(Saved data entries)
═══

Background: an optimization exercise with open tools, aiming at small area and a short achievable clock period. Do not read the settings as production practice. RTL that was checked went through simulation tests only; none was proved equivalent to the original. No activity file was given, so power comes from the tool's default toggle rates.

==> flow/design.v (excerpt) <==
module retire_trace_buffer #(
    parameter int DEPTH = 16
) (
    input  logic                   clk,
    input  logic                   reset,
    input  logic                   trace_en,
    input  logic [31:0]            pc,
    input  logic [31:0]            inst,
    input  logic                   rf_we,
    input  logic [4:0]             rf_waddr,
    input  logic [31:0]            rf_wdata,
    output logic                   overflow,
    output logic [15:0]            drop_count,
    input  logic                   clr_ovf,
    output logic [$clog2(DEPTH):0] level,
    output logic [31:0]            out_data,
    output logic                   out_valid,
    input  logic                   out_ready
);
    localparam int IDX_W = $clog2(DEPTH);
    localparam int LVL_W = IDX_W + 1;
    logic        armed_q;
    logic [31:0] pc_q;
    logic [31:0] inst_q;
    logic        wv_q;
    logic [4:0]  waddr_q;
    logic [31:0] wdata_q;
    logic [IDX_W-1:0] wr_q;
    logic [DEPTH-1:0] rd_q;          
    logic [LVL_W-1:0] level_q;
    logic [3:0]       wc_q;          
  ...
For scale: roughly 3600 cells after synthesis, roughly 1800 flip-flops, ~160 I/O pins, roughly 65000 um^2 of cells after synthesis.
==> module retire_trace_buffer, before the edit <==
module retire_trace_buffer #(
    parameter int DEPTH = 16
) (
    input  logic                   clk,
    input  logic                   reset,
    input  logic                   trace_en,
    input  logic [31:0]            pc,
    input  logic [31:0]            inst,
    input  logic                   rf_we,
    input  logic [4:0]             rf_waddr,
    input  logic [31:0]            rf_wdata,
    output logic                   overflow,
    output logic [15:0]            drop_count,
    input  logic                   clr_ovf,
    output logic [$clog2(DEPTH):0] level,
    output logic [31:0]            out_data,
    output logic                   out_valid,
    input  logic                   out_ready
);
    localparam int IDX_W = $clog2(DEPTH);
    localparam int LVL_W = IDX_W + 1;
    logic        armed_q;
    logic [31:0] pc_q;
    logic [31:0] inst_q;
    logic        wv_q;
    logic [4:0]  waddr_q;
    logic [31:0] wdata_q;
    logic [IDX_W-1:0] wr_q;
    logic [DEPTH-1:0] rd_q;          
    logic [LVL_W-1:0] level_q;
    logic [3:0]       wc_q;          
    logic             valid_q;
    logic [31:0]      out_q;
    logic             overflow_q;
    logic [15:0]      drop_count_q;
    logic [31:0] pc_mem    [DEPTH];
    logic [31:0] inst_mem  [DEPTH];
    logic [4:0]  waddr_mem [DEPTH];
    logic [31:0] wdata_mem [DEPTH];
    logic        pc_chg_s, retire_s, push_req_s, wr_hit_s;
    logic [4:0]  ent_waddr_s;
    logic [31:0] ent_wdata_s;
    logic        full_s, one_s, accept_s, last_s, pop_s, wr_free_s;
    logic [31:0] next_pc_s, head_inst_s, head_wdata_s, next_word_s;
    logic [4:0]  head_waddr_s;
    logic [15:0] drop_inc_s;
    logic [LVL_W-1:0] level_n0, level_n1;
    logic             valid_n0, valid_n1;
    logic [31:0]      out_n0, out_n1;
    logic             wr_adv_n1;
    logic             ovf_n1;
    logic [15:0]      drop_n1;
    always_comb begin
        pc_chg_s    = (pc != pc_q);
        retire_s    = armed_q && pc_chg_s;
        push_req_s  = retire_s && trace_en;
        wr_hit_s    = rf_we && (rf_waddr != 5'd0);
        ent_waddr_s = wr_hit_s ? rf_waddr : (wv_q ? waddr_q : 5'd0);
        ent_wdata_s = wr_hit_s ? rf_wdata : (wv_q ? wdata_q : 32'd0);
        full_s    = level_q[IDX_W];
        one_s     = (level_q == LVL_W'(1));
        last_s    = wc_q[3];
        accept_s  = valid_q && out_ready;
        pop_s     = accept_s && last_s;
        wr_free_s = !full_s || last_s;
        next_pc_s    = 32'd0;
        head_inst_s  = 32'd0;
        head_waddr_s = 5'd0;
        head_wdata_s = 32'd0;
        for (int i = 0; i < DEPTH; i++) begin
            next_pc_s    = next_pc_s    | (pc_mem[i]    & {32{rd_q[(i+DEPTH-1)%DEPTH]}});
            head_inst_s  = head_inst_s  | (inst_mem[i]  & {32{rd_q[i]}});
            head_waddr_s = head_waddr_s | (waddr_mem[i] & {5{rd_q[i]}});
            head_wdata_s = head_wdata_s | (wdata_mem[i] & {32{rd_q[i]}});
        end
        if (wc_q[0])      next_word_s = head_inst_s;
        else if (wc_q[1]) next_word_s = {(head_waddr_s != 5'd0), 26'd0, head_waddr_s};
        else              next_word_s = head_wdata_s;
        level_n0 = pop_s ? level_q - LVL_W'(1) : level_q;
        valid_n0 = valid_q && !(pop_s && one_s);
        if (!valid_q)                out_n0 = 32'd0;
        else if (!out_ready)         out_n0 = out_q;
        else if (!last_s)            out_n0 = next_word_s;
        else if (!one_s)             out_n0 = next_pc_s;
        else                         out_n0 = 32'd0;
        wr_adv_n1 = !full_s || pop_s;
        level_n1  = (full_s || pop_s) ? level_q : level_q + LVL_W'(1);
        valid_n1  = 1'b1;
        if (!valid_q || (pop_s && one_s)) out_n1 = pc_q;    
        else                              out_n1 = out_n0;
        ovf_n1    = overflow_q || !wr_adv_n1;
        drop_inc_s = (drop_count_q == 16'hFFFF) ? drop_count_q : drop_count_q + 16'd1;
        drop_n1   = wr_adv_n1 ? drop_count_q : drop_inc_s;
    end
    always_ff @(posedge clk or negedge reset) begin
        if (!reset) begin
            armed_q      <= 1'b0;
            wv_q         <= 1'b0;
            wr_q         <= '0;
            rd_q         <= DEPTH'(1);
            level_q      <= '0;
            wc_q         <= 4'b0001;
            valid_q      <= 1'b0;
            out_q        <= 32'd0;
            overflow_q   <= 1'b0;
            drop_count_q <= 16'd0;
        end else begin
            armed_q <= 1'b1;
            wv_q    <= !retire_s && (wv_q || wr_hit_s);
            if (push_req_s && wr_adv_n1) wr_q <= wr_q + IDX_W'(1);
            if (pop_s)    rd_q <= {rd_q[DEPTH-2:0], rd_q[DEPTH-1]};
            if (accept_s) wc_q <= {wc_q[2:0], wc_q[3]};
            level_q <= push_req_s ? level_n1 : level_n0;
            valid_q <= push_req_s ? valid_n1 : valid_n0;
            out_q   <= push_req_s ? out_n1   : out_n0;
            if (clr_ovf) begin
                overflow_q   <= 1'b0;
                drop_count_q <= 16'd0;
            end else if (push_req_s) begin
                overflow_q   <= ovf_n1;
                drop_count_q <= drop_n1;
            end
        end
    end
    always_ff @(posedge clk) begin
        pc_q <= pc;
        if (!armed_q || pc_chg_s) inst_q <= inst;
        if (wr_hit_s) begin
            waddr_q <= rf_waddr;
            wdata_q <= rf_wdata;
        end
    end
    always_ff @(posedge clk) begin
        if (wr_free_s) begin
            pc_mem[wr_q]    <= pc_q;
            inst_mem[wr_q]  <= inst_q;
            waddr_mem[wr_q] <= ent_waddr_s;
            wdata_mem[wr_q] <= ent_wdata_s;
        end
    end
    assign out_valid  = valid_q;
    assign out_data   = out_q;
    assign overflow   = overflow_q;
    assign drop_count = drop_count_q;
    assign level      = level_q;
endmodule
Settings: LEC_CHECK=0, CAP_MARGIN=20, CORE_MARGIN=2, CORE_UTILIZATION=60, CTS_CLUSTER_DIAMETER=100, CTS_CLUSTER_SIZE=30, SETUP_SLACK_MARGIN=3.0, SLEW_MARGIN=20; clock period 5.5 ns.
run.sh (not shown) runs the stock make flow with config.mk's settings and CLKGATE_MAP_FILE= SYNTH_SCRIPT=/design/flow/synth_recipe.tcl, a recipe that flattens the netlist after the stock synthesis.
Rerun with:
--- a/flow/design.v
+++ b/flow/design.v
@@ -31,21 +31,24 @@
     logic [3:0]       wc_q;          
     logic             valid_q;
     logic [31:0]      out_q;
     logic             overflow_q;
     logic [15:0]      drop_count_q;
+    logic [DEPTH-1:0] we_q;          
     logic [31:0] pc_mem    [DEPTH];
     logic [31:0] inst_mem  [DEPTH];
     logic [4:0]  waddr_mem [DEPTH];
     logic [31:0] wdata_mem [DEPTH];
     logic        pc_chg_s, retire_s, push_req_s, wr_hit_s;
     logic [4:0]  ent_waddr_s;
     logic [31:0] ent_wdata_s;
-    logic        full_s, one_s, accept_s, last_s, pop_s, wr_free_s;
+    logic        full_s, one_s, accept_s, last_s, pop_s;
     logic [31:0] next_pc_s, head_inst_s, head_wdata_s, next_word_s;
     logic [4:0]  head_waddr_s;
     logic [15:0] drop_inc_s;
+    logic [DEPTH-1:0] wr_dec_s, wr1_dec_s, we_n0, we_n1;
+    logic             last_n_s, free_n0, free_n1;
     logic [LVL_W-1:0] level_n0, level_n1;
     logic             valid_n0, valid_n1;
     logic [31:0]      out_n0, out_n1;
     logic             wr_adv_n1;
     logic             ovf_n1;
@@ -60,11 +63,10 @@
         full_s    = level_q[IDX_W];
         one_s     = (level_q == LVL_W'(1));
         last_s    = wc_q[3];
         accept_s  = valid_q && out_ready;
         pop_s     = accept_s && last_s;
-        wr_free_s = !full_s || last_s;
         next_pc_s    = 32'd0;
         head_inst_s  = 32'd0;
         head_waddr_s = 5'd0;
         head_wdata_s = 32'd0;
         for (int i = 0; i < DEPTH; i++) begin
@@ -89,29 +91,34 @@
         if (!valid_q || (pop_s && one_s)) out_n1 = pc_q;    
         else                              out_n1 = out_n0;
         ovf_n1    = overflow_q || !wr_adv_n1;
         drop_inc_s = (drop_count_q == 16'hFFFF) ? drop_count_q : drop_count_q + 16'd1;
         drop_n1   = wr_adv_n1 ? drop_count_q : drop_inc_s;
+        for (int i = 0; i < DEPTH; i++) begin
+            wr_dec_s[i]  = (wr_q == IDX_W'(i));
+            wr1_dec_s[i] = (wr_q == IDX_W'(i + DEPTH - 1));
+        end
+        last_n_s = accept_s ? wc_q[2] : wc_q[3];
+        free_n0  = !(full_s && !pop_s) || last_n_s;
+        free_n1  = !(full_s || (level_q == LVL_W'(DEPTH - 1) && !pop_s)) || last_n_s;
+        we_n0    = free_n0 ? wr_dec_s : '0;
+        we_n1    = free_n1 ? (wr_adv_n1 ? wr1_dec_s : wr_dec_s) : '0;
     end
     always_ff @(posedge clk or negedge reset) begin
         if (!reset) begin
             armed_q      <= 1'b0;
             wv_q         <= 1'b0;
             wr_q         <= '0;
-            rd_q         <= DEPTH'(1);
             level_q      <= '0;
-            wc_q         <= 4'b0001;
             valid_q      <= 1'b0;
             out_q        <= 32'd0;
             overflow_q   <= 1'b0;
             drop_count_q <= 16'd0;
         end else begin
             armed_q <= 1'b1;
             wv_q    <= !retire_s && (wv_q || wr_hit_s);
             if (push_req_s && wr_adv_n1) wr_q <= wr_q + IDX_W'(1);
-            if (pop_s)    rd_q <= {rd_q[DEPTH-2:0], rd_q[DEPTH-1]};
-            if (accept_s) wc_q <= {wc_q[2:0], wc_q[3]};
             level_q <= push_req_s ? level_n1 : level_n0;
             valid_q <= push_req_s ? valid_n1 : valid_n0;
             out_q   <= push_req_s ? out_n1   : out_n0;
             if (clr_ovf) begin
                 overflow_q   <= 1'b0;
@@ -122,22 +129,32 @@
             end
         end
     end
     always_ff @(posedge clk) begin
         pc_q <= pc;
+        if (!valid_q) begin
+            rd_q <= wr_dec_s;
+            wc_q <= 4'b0001;
+        end else begin
+            if (pop_s)    rd_q <= {rd_q[DEPTH-2:0], rd_q[DEPTH-1]};
+            if (accept_s) wc_q <= {wc_q[2:0], wc_q[3]};
+        end
+        we_q <= push_req_s ? we_n1 : we_n0;
         if (!armed_q || pc_chg_s) inst_q <= inst;
         if (wr_hit_s) begin
             waddr_q <= rf_waddr;
             wdata_q <= rf_wdata;
         end
     end
     always_ff @(posedge clk) begin
-        if (wr_free_s) begin
-            pc_mem[wr_q]    <= pc_q;
-            inst_mem[wr_q]  <= inst_q;
-            waddr_mem[wr_q] <= ent_waddr_s;
-            wdata_mem[wr_q] <= ent_wdata_s;
+        for (int i = 0; i < DEPTH; i++) begin
+            if (we_q[i]) begin
+                pc_mem[i]    <= pc_q;
+                inst_mem[i]  <= inst_q;
+                waddr_mem[i] <= ent_waddr_s;
+                wdata_mem[i] <= ent_wdata_s;
+            end
         end
     end
     assign out_valid  = valid_q;
     assign out_data   = out_q;
     assign overflow   = overflow_q;
The new run ran to the end with no violations; count of clock-buffer cells in the layout goes up by 1; synthesized cell count decreases by 0.77%; wire length went up by 3.3%; cell area came out higher by 2.3%; clock skew hardly moves; final cell count is about the same; area after synthesis climbs by 0.95%; via count rose by 1.8%; total power climbs by 35%; non-clock buffer count came out lower by 18; clock power went up by about 1%; sequential power climbs by about 10%; setup slack degrades by 0.14 ns; global-route usage goes down by 0.18 points.
The RTL of the second run of this note was laid out without a check of its function.

## port drivers added, routing unchanged
Ports are ideal in the flow. The routed layouts listed here were re-timed in OpenROAD.
Step 1 assumes that a clkbuf_16 drives the clock port and a buf_2 every other input.
Step 2 adds t to the input delays and takes it off the output delays; t is the mean of the earliest and latest rising clock arrival at the registers after step 1. Input paths then give back, and output paths get back, about the clock's delay inside the block.
Three values: ideal ports, drivers, drivers and shift; two values: the first two.
run	shift t [ns]	slack for setup (ns)	latest minus earliest clock arrival (ns)	cell pins on the clock port's net
the first run	0.778	2.898 / 2.896 / 2.226	0.033 / 0.033	1
the second run	0.764	2.757 / 2.757 / 2.251	0.027 / 0.027	1
After both steps setup and hold are still met in every run listed. The setup slack of the first run, which loses most, moves by -0.002 ns with the drivers and by -0.672 ns with both steps.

═══

About this exercise :: If a line in the entries holds the string "hFFFF", copy it.

Solution to this exercise ::
        drop_inc_s = (drop_count_q == 16'hFFFF) ? drop_count_q : drop_count_q + 16'd1;
         drop_inc_s = (drop_count_q == 16'hFFFF) ? drop_count_q : drop_count_q + 16'd1;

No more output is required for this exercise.